====== Extracted material

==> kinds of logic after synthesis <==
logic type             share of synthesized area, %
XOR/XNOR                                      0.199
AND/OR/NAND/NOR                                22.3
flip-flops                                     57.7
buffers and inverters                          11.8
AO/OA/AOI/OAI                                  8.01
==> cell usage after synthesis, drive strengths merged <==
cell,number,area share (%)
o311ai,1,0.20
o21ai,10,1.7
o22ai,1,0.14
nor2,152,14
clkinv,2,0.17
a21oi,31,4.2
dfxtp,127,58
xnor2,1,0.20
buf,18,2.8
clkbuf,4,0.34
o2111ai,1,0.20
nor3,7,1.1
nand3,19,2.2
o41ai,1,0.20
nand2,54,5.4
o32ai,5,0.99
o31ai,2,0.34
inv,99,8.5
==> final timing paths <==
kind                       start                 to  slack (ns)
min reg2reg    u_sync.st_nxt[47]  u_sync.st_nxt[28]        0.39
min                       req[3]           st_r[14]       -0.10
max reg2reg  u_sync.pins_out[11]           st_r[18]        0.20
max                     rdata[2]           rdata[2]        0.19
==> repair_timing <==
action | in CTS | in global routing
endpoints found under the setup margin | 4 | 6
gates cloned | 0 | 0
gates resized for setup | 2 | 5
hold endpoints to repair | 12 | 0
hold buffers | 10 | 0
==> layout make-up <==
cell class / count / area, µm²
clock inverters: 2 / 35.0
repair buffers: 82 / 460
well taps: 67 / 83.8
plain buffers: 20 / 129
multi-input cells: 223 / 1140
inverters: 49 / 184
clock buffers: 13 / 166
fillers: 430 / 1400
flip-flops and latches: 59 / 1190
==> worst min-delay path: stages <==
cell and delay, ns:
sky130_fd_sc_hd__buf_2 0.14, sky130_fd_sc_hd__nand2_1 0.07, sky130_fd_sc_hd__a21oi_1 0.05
**src/pkg/fws_pkg.sv**
```systemverilog
// Package for the flash write-status host controller.
// Assumes a 20 MHz mclk_i and an asynchronous-read NOR flash on the pins.
package fws_pkg;
  // APB register byte offsets
  localparam logic [7:0] REG_CTRL = 8'h00;
  localparam logic [7:0] REG_ADDR = 8'h04;
  localparam logic [7:0] REG_DATA = 8'h08;
  localparam logic [7:0] REG_STAT = 8'h0C;
  localparam logic [7:0] REG_RDAT = 8'h10;
  // Control bits
  localparam int CTRL_GO = 0;
  localparam int CTRL_MODE = 1;
  localparam int CTRL_ABORT = 2;
  // Status bits
  localparam int ST_BUSY = 0;
  localparam int ST_DONE = 1;
  localparam int ST_FAIL = 2;
  localparam int ST_RDY = 3;
  localparam int ST_SUSP = 4;
  // Data bit positions of the status byte
  localparam int POLL_BIT = 7;
  localparam int TOG1_BIT = 6;
  localparam int TMO_BIT = 5;
  localparam int TOG2_BIT = 2;
  // Timing: one flash read cycle in ns, rounded up to clocks
  localparam int CLK_NS = 50;
  localparam int RD_NS = 100;
  localparam int RD_CYC = (RD_NS + CLK_NS - 1) / CLK_NS;
  // Reset command written after a failed operation
  localparam logic [7:0] CMD_RESET = 8'hF0;
  localparam logic [31:0] RST_VAL = 32'h0000_0000;
  typedef enum logic [3:0] {
    FWS_IDLE = 4'b0000,
    FWS_RD1 = 4'b0001,
    FWS_RD2 = 4'b0010,
    FWS_CHK = 4'b0011,
    FWS_RD3 = 4'b0100,
    FWS_CHK2 = 4'b0101,
    FWS_RST = 4'b0110,
    FWS_ARR = 4'b0111,
    FWS_END = 4'b1000
  } fws_state_t;
endpackage

```
**src/pkg/fws_rd_if.sv**
```systemverilog
// Interface between the status engine and the flash read-cycle driver.
// Assumes a single clock domain.
`timescale 1ns/10ps
`default_nettype none
interface fws_rd_if;
  logic req;
  logic wr;
  logic [19:0] addr;
  logic [7:0] wdata;
  logic done;
  logic [7:0] rdata;
  modport master (output req, wr, addr, wdata, input done, rdata);
  modport slave (input req, wr, addr, wdata, output done, rdata);
endinterface
`default_nettype wire

```
**src/rtl/fws_cycle.sv**
```systemverilog
// Flash bus cycle driver: one asynchronous read or write per request.
// Assumes flash pins are synchronous to mclk_i and a fixed cycle length.
`timescale 1ns/10ps
`default_nettype none
module fws_cycle import fws_pkg::*; (
  // Clock and reset
  input wire logic mclk_i,
  input wire logic rstn_i,
  // Engine side
  fws_rd_if.slave rd,
  // Flash pins
  output logic ce_n_o,
  output logic oe_n_o,
  output logic we_n_o,
  output logic [19:0] fa_o,
  output logic [7:0] fd_o,
  output logic fd_oe_o,
  input wire logic [7:0] fd_i
);
  typedef struct packed {
    logic act;
    logic [3:0] cnt;
    logic ce_n, oe_n, we_n, fd_oe, done;
    logic [19:0] a;
    logic [7:0] d, rd;
  } fws_cyc_t;
  fws_cyc_t s, next_s;
  // Each cycle toggles chip select, so every read counts as a new read cycle
  always_comb begin
    next_s = s;
    next_s.done = 1'b0;
    if (!s.act && rd.req && !s.done) begin
      next_s.act = 1'b1;
      next_s.cnt = 4'(RD_CYC);
      next_s.a = rd.addr;
      next_s.d = rd.wdata;
      next_s.ce_n = 1'b0;
      next_s.oe_n = rd.wr;
      next_s.we_n = !rd.wr;
      next_s.fd_oe = rd.wr;
    end else if (s.act) begin
      if (s.cnt == 4'd0) begin
        next_s.act = 1'b0;
        next_s.done = 1'b1;
        next_s.rd = fd_i;
        next_s.ce_n = 1'b1;
        next_s.oe_n = 1'b1;
        next_s.we_n = 1'b1;
        next_s.fd_oe = 1'b0;
      end else begin
        next_s.cnt = s.cnt - 4'd1;
      end
    end
  end
  // State register
  always_ff @(posedge mclk_i) begin
    if (!rstn_i) begin
      s <= '0;
      s.ce_n <= 1'b1;
      s.oe_n <= 1'b1;
      s.we_n <= 1'b1;
    end else begin
      s <= next_s;
    end
  end
  assign rd.done = s.done;
  assign rd.rdata = s.rd;
  assign ce_n_o = s.ce_n;
  assign oe_n_o = s.oe_n;
  assign we_n_o = s.we_n;
  assign fa_o = s.a;
  assign fd_o = s.d;
  assign fd_oe_o = s.fd_oe;
endmodule
`default_nettype wire

```
**src/rtl/fws_host.sv**
```systemverilog
// Host controller that monitors a flash program or erase to completion.
// Assumes software has already issued the command sequence to the flash.
// How it works
// - Host polls at an address software gives, never inside a protected sector.
// - After status looks done, host reads one more cycle for full data.
// - Read full byte twice; unchanged toggle bit means operation complete.
// - If toggling and timeout flag high, recheck; still toggling is failure, send reset.
// - After an abort, the next start begins again from the first double read.
// - Status address is the programmed address or an address in an erasing sector.
// - Polling is rechecked after timeout flag before declaring failure.
// - Status address must lie in the busy bank; software supplies it.
//
// Our own choices: the register addresses and the APB slave port.
`timescale 1ns/10ps
`default_nettype none
module fws_host import fws_pkg::*; (
  // Clock and reset
  input wire logic mclk_i,
  input wire logic rstn_i,
  // APB slave
  input wire logic psel_i,
  input wire logic penable_i,
  input wire logic pwrite_i,
  input wire logic [7:0] paddr_i,
  input wire logic [31:0] pwdata_i,
  output logic [31:0] prdata_o,
  output logic pready_o,
  output logic pslverr_o,
  // Flash pins
  output logic ce_n_o,
  output logic oe_n_o,
  output logic we_n_o,
  output logic [19:0] fa_o,
  output logic [7:0] fd_o,
  output logic fd_oe_o,
  input wire logic [7:0] fd_i,
  input wire logic ready_busy_out_i
);
  typedef struct packed {
    fws_state_t st;
    logic mode;
    logic [19:0] addr;
    logic [7:0] exp;
    logic [7:0] first, last, arr;
    logic busy, done, fail, rdy, susp;
    logic req, wr;
    logic [7:0] wdata;
    logic [31:0] prdata;
    logic pready, pslverr;
  } fws_host_t;
  fws_host_t s, next_s;
  fws_rd_if rd ();
  logic [7:0] b;
  logic tog_moved, poll_done;
  logic abort_wr;
  // Cycle driver
  fws_cycle u_cyc (
    .mclk_i(mclk_i),
    .rstn_i(rstn_i),
    .rd(rd),
    .ce_n_o(ce_n_o),
    .oe_n_o(oe_n_o),
    .we_n_o(we_n_o),
    .fa_o(fa_o),
    .fd_o(fd_o),
    .fd_oe_o(fd_oe_o),
    .fd_i(fd_i)
  );
  assign rd.req = s.req;
  assign rd.wr = s.wr;
  assign rd.addr = s.addr;
  assign rd.wdata = s.wdata;
  assign b = rd.rdata;
  // Completion tests for the two methods
  assign tog_moved = b[TOG1_BIT] != s.first[TOG1_BIT];
  assign poll_done = s.mode ? (b[POLL_BIT] == 1'b1)
                            : (b[POLL_BIT] == s.exp[POLL_BIT]);
  // Abort write, applied after the sequence so a finishing cycle cannot undo it
  assign abort_wr = psel_i && penable_i && !s.pready && pwrite_i
                    && (paddr_i == REG_CTRL) && pwdata_i[CTRL_ABORT];
  // Register access and monitoring sequence
  always_comb begin
    next_s = s;
    next_s.pready = 1'b0;
    next_s.pslverr = 1'b0;
    next_s.rdy = ready_busy_out_i;
    // APB: answer one cycle into the access phase, after one wait state
    if (psel_i && penable_i && !s.pready) begin
      next_s.pready = 1'b1;
      next_s.prdata = RST_VAL;
      if (pwrite_i) begin
        case (paddr_i)
          REG_CTRL: begin
            if (pwdata_i[CTRL_ABORT]) begin
              next_s.st = FWS_IDLE;
              next_s.busy = 1'b0;
            end else if (pwdata_i[CTRL_GO] && s.st == FWS_IDLE) begin
              next_s.mode = pwdata_i[CTRL_MODE];
              next_s.st = FWS_RD1;
              next_s.busy = 1'b1;
              next_s.done = 1'b0;
              next_s.fail = 1'b0;
              next_s.susp = 1'b0;
            end
          end
          REG_ADDR: next_s.addr = pwdata_i[19:0];
          REG_DATA: next_s.exp = pwdata_i[7:0];
          default: next_s.pslverr = 1'b1;
        endcase
      end else begin
        case (paddr_i)
          REG_CTRL: next_s.prdata = {30'd0, s.mode, 1'b0};
          REG_ADDR: next_s.prdata = {12'd0, s.addr};
          REG_DATA: next_s.prdata = {24'd0, s.exp};
          REG_STAT: next_s.prdata = {24'd0, s.last[TOG2_BIT], 2'd0,
                                     s.susp, s.rdy, s.fail, s.done, s.busy};
          REG_RDAT: next_s.prdata = {24'd0, s.arr};
          default: next_s.pslverr = 1'b1;
        endcase
      end
    end
    // Flash request handshake: drop request once a cycle completes
    if (rd.done) begin
      next_s.req = 1'b0;
    end
    case (s.st)
      FWS_IDLE: next_s.req = 1'b0;
      FWS_RD1: begin
        next_s.wr = 1'b0;
        if (rd.done) begin
          next_s.first = b;
          next_s.st = FWS_RD2;
        end else next_s.req = 1'b1;
      end
      FWS_RD2: begin
        if (rd.done) begin
          next_s.last = b;
          next_s.st = FWS_CHK;
          if (!tog_moved && poll_done) begin
            next_s.st = FWS_ARR;
            next_s.susp = ready_busy_out_i && s.mode;
          end else if (b[TMO_BIT]) begin
            next_s.first = b;
            next_s.st = FWS_RD3;
          end else begin
            next_s.first = b;
            next_s.st = FWS_RD2;
          end
        end else next_s.req = 1'b1;
      end
      FWS_RD3: begin
        if (rd.done) begin
          next_s.last = b;
          if (!tog_moved && poll_done) next_s.st = FWS_ARR;
          else next_s.st = FWS_RST;
        end else next_s.req = 1'b1;
      end
      FWS_RST: begin
        next_s.wr = 1'b1;
        next_s.wdata = CMD_RESET;
        if (rd.done) begin
          next_s.wr = 1'b0;
          next_s.fail = 1'b1;
          next_s.busy = 1'b0;
          next_s.st = FWS_IDLE;
        end else next_s.req = 1'b1;
      end
      FWS_ARR: begin
        next_s.wr = 1'b0;
        if (rd.done) begin
          next_s.arr = b;
          next_s.done = 1'b1;
          next_s.busy = 1'b0;
          next_s.st = FWS_IDLE;
        end else next_s.req = 1'b1;
      end
      default: next_s.st = FWS_IDLE;
    endcase
    // Abort wins over the state, busy, request and write the sequence sets in the same cycle
    if (abort_wr) begin
      next_s.st = FWS_IDLE;
      next_s.busy = 1'b0;
      next_s.req = 1'b0;
      next_s.wr = 1'b0;
    end
  end
  // State register
  always_ff @(posedge mclk_i) begin
    if (!rstn_i) begin
      s <= '0;
      s.st <= FWS_IDLE;
    end else begin
      s <= next_s;
    end
  end
  assign prdata_o = s.prdata;
  assign pready_o = s.pready;
  assign pslverr_o = s.pslverr;
endmodule
`default_nettype wire

```
**config.mk**
```make
export PLATFORM = sky130hd
export DESIGN_NAME = fws_host
export DESIGN_NICKNAME = d
export VERILOG_FILES = /design/src/pkg/fws_pkg.sv /design/src/pkg/fws_rd_if.sv /design/src/rtl/fws_cycle.sv /design/src/rtl/fws_host.sv
export SDC_FILE = /design/constraint.sdc
export NUM_CORES = 1
export LEC_CHECK = 0
export ABC_AREA = 1
export BUFFER_PORTS_ARGS = -buffer_cell sky130_fd_sc_hd__buf_2
export CELL_PAD_IN_SITES_DETAIL_PLACEMENT = 0
export CELL_PAD_IN_SITES_GLOBAL_PLACEMENT = 1
export CORE_ASPECT_RATIO = 0.9
export CORE_UTILIZATION = 34
export DETAILED_ROUTE_END_ITERATION = 12
export HOLD_SLACK_MARGIN = 0.1
export PLACE_DENSITY_LB_ADDON = 0.1
export SYNTH_ARGS = -nofsm -noshare
export SYNTH_HDL_FRONTEND = slang
export SYNTH_SLANG_ARGS = --single-unit
export TNS_END_PERCENT = 100
```
**constraint.sdc**
```tcl
create_clock -name mclk_i -period 1.3 [get_ports mclk_i]
set_input_delay 0.195 -clock mclk_i [delete_from_list [all_inputs] [get_ports mclk_i]]
set_output_delay 0.195 -clock mclk_i [all_outputs]
set_load 0.03 [all_outputs]
```
==> results.json <==
{
  "status": "finished with violations",
  "violations": "negative setup slack",
  "cts.sinks": 112,
  "tritoncts": "built",
  "antenna_cells": 0,
  "synth_edf_count": 0,
  "ir_worst_vdd_uv": 724,
  "drive_gt1_share_pct": 31.5,
  "grt_max_degree": 31,
  "avgSynthCellArea_um2": 7.49,
  "vias_per_cell": 4.59,
  "grt_overflow": 0,
  "io_pins": 120,
  "hold_class": "in -> reg",
  "crit_start": "u_cyc.s[42]$_SDFFE_PN0P_",
  "initial_core_util_pct": 35.1,
  "yosysTopAreaCell": "dfxtp_1",
  "die_area_um2": 15100,
  "first_pass_iters": 5,
  "synth_ff_type": "dfxtp_1",
  "fin_crit_ns": 1.32,
  "setup_viol": 10,
  "detail-route-antenna-nets": 0,
  "worst_setup_path_start_kind": "flip-flop",
  "fin_setup_tns_ns": -0.110,
  "drt_first_iter_violations": 251,
  "ys_ff_latch": 112,
  "hold_start": "pwdata_i[5]",
  "nets": 835,
  "r2r_start": "u_cyc.s[42]$_SDFFE_PN0P_",
  "power.density_nw_per_um2": 1020,
  "skew_ns": 0.0105,
  "rsz0062_at_grt": "true",
  "yosys-top-cells-area": "dfxtp_1, buf_4, nor2_1, nand2_1, o21ai_0",
  "syn2layout_area_growth_pct": 28.5,
  "synth_cells": 664,
  "grt_pass1_vias": 3972,
  "slew_violations": 0,
  "fmax_ghz": 0.758,
  "drcViolationCount": 0,
  "synth_area_um2": 4970,
  "grtUsageTotal_pct": 18.4,
  "layout_worst_path_cycle_share_pct": 101,
  "fp-row-count": 41,
  "hpwl_um": 9840,
  "vias": 4488,
  "path_max_fanout": 5,
  "async_reset_ff_share_pct": 0,
  "routed_wl_um": 13500,
  "coreArea_um2": 14200,
  "dieHeight_um": 117,
  "yosys.cell_types.count": 37,
  "whs_ns": 0.111,
  "maxCapViolations": 0,
  "clkLatencyLatePin_ns": 0.36,
  "required_ns": 1.55,
  "cts_max_path_buffers": 2,
  "critical_path_arrival_ns": 1.57,
  "die_x_um": 129,
  "antenna_found_initial": 0,
  "h-tree-depth": 3,
  "port_buffers": 91,
  "final_area_um2": 6390,
  "crit_type": "reg -> reg",
  "ys_seq_area_share_pct": 45.1,
  "place_area_um2": 5550,
  "synth-warning-count": 0,
  "place_congestion": 0.813,
  "clkTransAtPathRegs_ns": 0.08,
  "wire_per_inst_um": 13.8,
  "endpoint_kind": "flip-flop",
  "numCtsBuffers": 9,
  "yosys.area.top_type_share_pct": 45.1,
  "setup_slack_ns": -0.0193,
  "hold_violations": 0,
  "grt_pass1_wl_um": 20900,
  "p_leak_nw": 2.78,
  "root_buffer": "clkbuf_16"
}
-- metal layers --
metal  track usage, %  routed length (um)  up-vias  part of all wire, %
met3             4.95                 716        5                  5.3
met4             4.19                  99        0                 0.74
met5                0                   0        -                    0
li1                 -                   -     2301                    -
met2             27.3                5680      117                   42
met1             26.5                6950     2065                   52
-- cells by family (layout without fill, tap and decap cells) --
| group | Yosys count | count (layout) | share of synthesized area [%] |
|---|---|---|---|
| adders and majority gates | 1 | 1 | 0.252 |
| buffers and inverters | 136 | 241 | 15.6 |
| xor gates and xnor gates | 2 | 2 | 0.352 |
| other | 1 | 17 | 0.0754 |
| and+or+nand+nor | 282 | 282 | 24.0 |
| AOI/OAI and AO/OA | 130 | 130 | 14.6 |
| DFF | 112 | 112 | 45.1 |
-- power breakdown --
part           total (mW)  leakage [nW]  switching [mW]  internal (mW)
clock                2.66         0.133            1.33           1.33
sequential           3.43         0.906         0.00377           3.43
combinational       0.432          1.74           0.267          0.164
-- through the flow --
stage	power (mW)	instances	setup slack, ns	util (%)
floorplan	3.75	680	-0.0524	-
finish	6.52	978	-0.0193	45.1
global placement	3.87	927	-0.189	39.2
global route	6.78	978	-0.102	45.1
detailed placement	3.87	927	-0.235	39.2
CTS	6.59	977	-0.125	43.9
-- cells in the mapped netlist, types with 2 or more instances --
master / number
nor2_1: 113
dfxtp_1: 112
nand2_1: 102
buf_4: 61
o21ai_0: 58
a21oi_1: 46
nand3_1: 45
inv_1: 37
clkbuf_1: 11
inv_2: 11
buf_2: 10
nor2_2: 6
a22o_1: 5
nand4_1: 4
o211ai_1: 4
a21oi_2: 3
buf_6: 3
nand2_2: 3
nor2_4: 3
nor3_1: 3
o21ai_1: 3
o21ai_2: 3
a211oi_1: 2
clkinv_1: 2
nand2_4: 2
-- registers in the layout (all words and copies together) (netlist names), 5 cells and up --
register	flops
s	28
rd.addr	20
prdata_o	20
u_cyc.fa_o	20
u_cyc.s	5
u_cyc.rd.rdata	8
-- worst max-delay path, stage by stage, from the launching register on --
cell and delay, ns:
dfxtp_1 0.33, inv_2 0.05, ha_4 0.16, nand3_4 0.07
nor2_4 0.04, buf_4 0.12, nand2_1 0.06, inv_2 0.06
buf_6 0.13, a22o_1 0.19
-- path summary, 6_finish.rpt --
kind	end	slack, ns	cells after the start
setup / recovery	u_cyc.rd.rdata[3]$_SDFFE_PN0P_	-0.02	9
hold / removal	s[78]$_SDFFE_PN0P_	0.11	3
setup reg to reg	u_cyc.rd.rdata[3]$_SDFFE_PN0P_	-0.02	9
hold reg to reg	u_cyc.ce_n_o$_SDFFE_PN1P_	0.46	2
-- final cells by class --
| cell class | instances | area (um^2) |
|---|---|---|
| Fill cell | 1478 | 7770 |
| Sequential cell | 112 | 2250 |
| Multi-Input combinational cell | 432 | 2200 |
| Timing Repair Buffer | 175 | 1220 |
| Tap cell | 193 | 241 |
| Clock buffer | 11 | 233 |
| Inverter | 50 | 199 |
| Clock inverter | 5 | 40.0 |
-- placed cells by master, fill, tap and decap left out, types with 3 or more instances in the layout --
cell type and instances:
a22o_1 5, nor2_2 7, nand2_1 94, buf_4 46, clkbuf_16 9, a21oi_1 43, nor3_1 3, inv_1 26
dfxtp_2 4, o21ai_1 20, nand3_1 39, nand2_4 4, nand2_2 9, o211ai_1 4, nand3_2 4, dlygate4sd3_1 23
conb_1 17, dfxtp_1 106, nor2_4 11, nand4_1 4, o21ai_0 38, o21ai_2 6, nor2_1 104, inv_2 20
buf_2 91, buf_6 13, a21oi_2 5, nand3_4 3
-- timing repair --
item,4_1_cts,5_1_grt
gates resized for setup,28,70
endpoints found under the hold margin,23,0
endpoints found under the setup margin,25,82
setup buffers,10,2
gates cloned,1,1
hold buffers,23,0
pin swaps,16,18
(Power assumes the default switching activity.)
===== config.mk =====
export PLATFORM = sky130hd
export DESIGN_NAME = spd_post_div
export DESIGN_NICKNAME = d
export VERILOG_FILES = /design/src/inc/spd_pkg.sv /design/src/rtl/spd_post_div.sv
export SDC_FILE = /design/constraint.sdc
export NUM_CORES = 1
export LEC_CHECK = 0
export BUFFER_PORTS_ARGS = -buffer_cell sky130_fd_sc_hd__buf_4
export CAP_MARGIN = 20
export CORE_ASPECT_RATIO = 0.8
export CORE_MARGIN = 2
export CORE_UTILIZATION = 35
export DETAILED_ROUTE_END_ITERATION = 7
export GPL_TIMING_DRIVEN = 0
export PLACE_DENSITY = 0.54
export SYNTH_ARGS = -nofsm -noshare
export SYNTH_HDL_FRONTEND = slang
export SYNTH_SLANG_ARGS = --single-unit

===== constraint.sdc =====
create_clock -name clk_in -period 6.4 [get_ports clk_in]
set_input_delay 0.32 -clock clk_in [delete_from_list [all_inputs] [get_ports clk_in]]
set_output_delay 0.32 -clock clk_in [all_outputs]
set_load 0.02 [all_outputs]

============

*Brief*: Your answer must be the lines from the first line of the records through the line containing "cell class / count / area, µm²", copied exactly.

*Solved problem*:
==> kinds of logic after synthesis <==
logic type             share of synthesized area, %
XOR/XNOR                                      0.199
AND/OR/NAND/NOR                                22.3
flip-flops                                     57.7
buffers and inverters                          11.8
AO/OA/AOI/OAI                                  8.01
==> cell usage after synthesis, drive strengths merged <==
cell,number,area share (%)
o311ai,1,0.20
o21ai,10,1.7
o22ai,1,0.14
nor2,152,14
clkinv,2,0.17
a21oi,31,4.2
dfxtp,127,58
xnor2,1,0.20
buf,18,2.8
clkbuf,4,0.34
o2111ai,1,0.20
nor3,7,1.1
nand3,19,2.2
o41ai,1,0.20
nand2,54,5.4
o32ai,5,0.99
o31ai,2,0.34
inv,99,8.5
==> final timing paths <==
kind                       start                 to  slack (ns)
min reg2reg    u_sync.st_nxt[47]  u_sync.st_nxt[28]        0.39
min                       req[3]           st_r[14]       -0.10
max reg2reg  u_sync.pins_out[11]           st_r[18]        0.20
max                     rdata[2]           rdata[2]        0.19
==> repair_timing <==
action | in CTS | in global routing
endpoints found under the setup margin | 4 | 6
gates cloned | 0 | 0
gates resized for setup | 2 | 5
hold endpoints to repair | 12 | 0
hold buffers | 10 | 0
==> layout make-up <==
cell class / count / area, µm²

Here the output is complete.